INSTRUCTIONS FOR THE TASK: Find the line containing "dr.first_iter.drc_count = 2195" in the listing below. Repeat it exactly, along with each following line up to and including the one containing "final_common_cell = nand2_1".

####

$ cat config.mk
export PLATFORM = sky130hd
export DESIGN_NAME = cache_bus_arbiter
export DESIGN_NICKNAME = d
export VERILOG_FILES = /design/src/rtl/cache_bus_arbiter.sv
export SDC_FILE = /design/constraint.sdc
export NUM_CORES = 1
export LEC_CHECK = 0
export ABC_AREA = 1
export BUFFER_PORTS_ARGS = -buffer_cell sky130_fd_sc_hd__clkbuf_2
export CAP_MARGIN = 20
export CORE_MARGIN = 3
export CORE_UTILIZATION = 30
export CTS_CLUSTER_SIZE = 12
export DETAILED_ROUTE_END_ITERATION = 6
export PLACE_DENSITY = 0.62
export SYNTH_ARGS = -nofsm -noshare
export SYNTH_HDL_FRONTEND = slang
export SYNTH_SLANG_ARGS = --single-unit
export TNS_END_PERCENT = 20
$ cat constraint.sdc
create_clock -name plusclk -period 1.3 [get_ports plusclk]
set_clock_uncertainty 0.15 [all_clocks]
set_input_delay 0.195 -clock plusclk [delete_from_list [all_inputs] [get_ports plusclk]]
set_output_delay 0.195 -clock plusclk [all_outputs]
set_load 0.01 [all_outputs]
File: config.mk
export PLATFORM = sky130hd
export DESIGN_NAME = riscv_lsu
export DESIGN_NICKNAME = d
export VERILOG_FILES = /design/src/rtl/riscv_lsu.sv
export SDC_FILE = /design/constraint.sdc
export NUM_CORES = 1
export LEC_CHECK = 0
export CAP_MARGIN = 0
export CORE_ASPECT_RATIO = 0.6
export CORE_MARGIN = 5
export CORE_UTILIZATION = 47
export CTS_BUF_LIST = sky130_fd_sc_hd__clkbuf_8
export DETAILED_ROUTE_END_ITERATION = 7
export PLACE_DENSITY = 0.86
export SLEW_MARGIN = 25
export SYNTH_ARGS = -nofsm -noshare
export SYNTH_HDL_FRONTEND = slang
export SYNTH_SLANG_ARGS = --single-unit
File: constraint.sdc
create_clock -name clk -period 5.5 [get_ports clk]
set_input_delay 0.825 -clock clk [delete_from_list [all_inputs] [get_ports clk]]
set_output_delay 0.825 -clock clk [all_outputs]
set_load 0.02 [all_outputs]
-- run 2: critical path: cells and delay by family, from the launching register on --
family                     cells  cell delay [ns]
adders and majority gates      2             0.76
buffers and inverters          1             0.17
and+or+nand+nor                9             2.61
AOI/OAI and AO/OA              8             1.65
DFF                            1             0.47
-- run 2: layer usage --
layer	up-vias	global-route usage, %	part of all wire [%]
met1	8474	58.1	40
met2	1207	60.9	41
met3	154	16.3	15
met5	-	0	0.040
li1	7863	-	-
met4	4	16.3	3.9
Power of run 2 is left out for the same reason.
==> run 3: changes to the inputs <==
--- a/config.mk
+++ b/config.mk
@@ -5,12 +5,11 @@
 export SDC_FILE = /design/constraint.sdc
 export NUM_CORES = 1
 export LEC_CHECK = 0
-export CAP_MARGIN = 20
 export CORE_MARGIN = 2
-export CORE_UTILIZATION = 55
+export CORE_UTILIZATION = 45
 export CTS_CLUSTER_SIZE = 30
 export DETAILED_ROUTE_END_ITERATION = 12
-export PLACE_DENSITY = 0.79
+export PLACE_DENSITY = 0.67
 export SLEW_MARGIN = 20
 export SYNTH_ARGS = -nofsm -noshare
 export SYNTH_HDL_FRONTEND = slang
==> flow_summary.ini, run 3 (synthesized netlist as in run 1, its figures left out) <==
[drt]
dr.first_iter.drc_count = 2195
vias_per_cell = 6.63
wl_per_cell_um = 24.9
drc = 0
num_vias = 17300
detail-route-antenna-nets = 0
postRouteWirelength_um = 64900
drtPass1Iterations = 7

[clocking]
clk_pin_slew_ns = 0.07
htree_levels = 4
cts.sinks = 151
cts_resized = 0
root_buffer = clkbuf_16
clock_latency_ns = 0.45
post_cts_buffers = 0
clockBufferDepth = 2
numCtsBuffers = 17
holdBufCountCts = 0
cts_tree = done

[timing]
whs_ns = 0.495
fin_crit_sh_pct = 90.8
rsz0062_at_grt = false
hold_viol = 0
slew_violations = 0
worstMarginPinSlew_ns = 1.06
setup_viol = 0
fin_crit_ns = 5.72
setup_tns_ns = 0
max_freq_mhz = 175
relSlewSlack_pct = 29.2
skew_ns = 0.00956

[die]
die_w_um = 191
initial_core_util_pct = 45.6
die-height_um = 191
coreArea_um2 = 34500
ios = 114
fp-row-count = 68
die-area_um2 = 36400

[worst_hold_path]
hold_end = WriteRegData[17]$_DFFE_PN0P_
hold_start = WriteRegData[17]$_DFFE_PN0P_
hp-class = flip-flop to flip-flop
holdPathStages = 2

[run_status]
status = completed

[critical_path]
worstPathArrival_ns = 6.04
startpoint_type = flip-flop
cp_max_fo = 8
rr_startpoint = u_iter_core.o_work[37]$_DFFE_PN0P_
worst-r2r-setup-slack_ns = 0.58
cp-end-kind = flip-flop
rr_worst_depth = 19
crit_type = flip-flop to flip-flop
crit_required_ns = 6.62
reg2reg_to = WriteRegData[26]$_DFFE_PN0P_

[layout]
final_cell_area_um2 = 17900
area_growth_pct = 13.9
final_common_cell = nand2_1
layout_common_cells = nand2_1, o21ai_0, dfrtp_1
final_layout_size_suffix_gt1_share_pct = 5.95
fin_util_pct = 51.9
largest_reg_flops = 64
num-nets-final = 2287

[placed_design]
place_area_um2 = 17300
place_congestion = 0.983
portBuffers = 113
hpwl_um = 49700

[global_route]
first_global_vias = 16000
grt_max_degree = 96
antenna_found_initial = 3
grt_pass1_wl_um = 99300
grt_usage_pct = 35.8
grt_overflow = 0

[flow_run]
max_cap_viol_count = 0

####

REPLY:
dr.first_iter.drc_count = 2195
vias_per_cell = 6.63
wl_per_cell_um = 24.9
drc = 0
num_vias = 17300
detail-route-antenna-nets = 0
postRouteWirelength_um = 64900
drtPass1Iterations = 7

[clocking]
clk_pin_slew_ns = 0.07
htree_levels = 4
cts.sinks = 151
cts_resized = 0
root_buffer = clkbuf_16
clock_latency_ns = 0.45
post_cts_buffers = 0
clockBufferDepth = 2
numCtsBuffers = 17
holdBufCountCts = 0
cts_tree = done

[timing]
whs_ns = 0.495
fin_crit_sh_pct = 90.8
rsz0062_at_grt = false
hold_viol = 0
slew_violations = 0
worstMarginPinSlew_ns = 1.06
setup_viol = 0
fin_crit_ns = 5.72
setup_tns_ns = 0
max_freq_mhz = 175
relSlewSlack_pct = 29.2
skew_ns = 0.00956

[die]
die_w_um = 191
initial_core_util_pct = 45.6
die-height_um = 191
coreArea_um2 = 34500
ios = 114
fp-row-count = 68
die-area_um2 = 36400

[worst_hold_path]
hold_end = WriteRegData[17]$_DFFE_PN0P_
hold_start = WriteRegData[17]$_DFFE_PN0P_
hp-class = flip-flop to flip-flop
holdPathStages = 2

[run_status]
status = completed

[critical_path]
worstPathArrival_ns = 6.04
startpoint_type = flip-flop
cp_max_fo = 8
rr_startpoint = u_iter_core.o_work[37]$_DFFE_PN0P_
worst-r2r-setup-slack_ns = 0.58
cp-end-kind = flip-flop
rr_worst_depth = 19
crit_type = flip-flop to flip-flop
crit_required_ns = 6.62
reg2reg_to = WriteRegData[26]$_DFFE_PN0P_

[layout]
final_cell_area_um2 = 17900
area_growth_pct = 13.9
final_common_cell = nand2_1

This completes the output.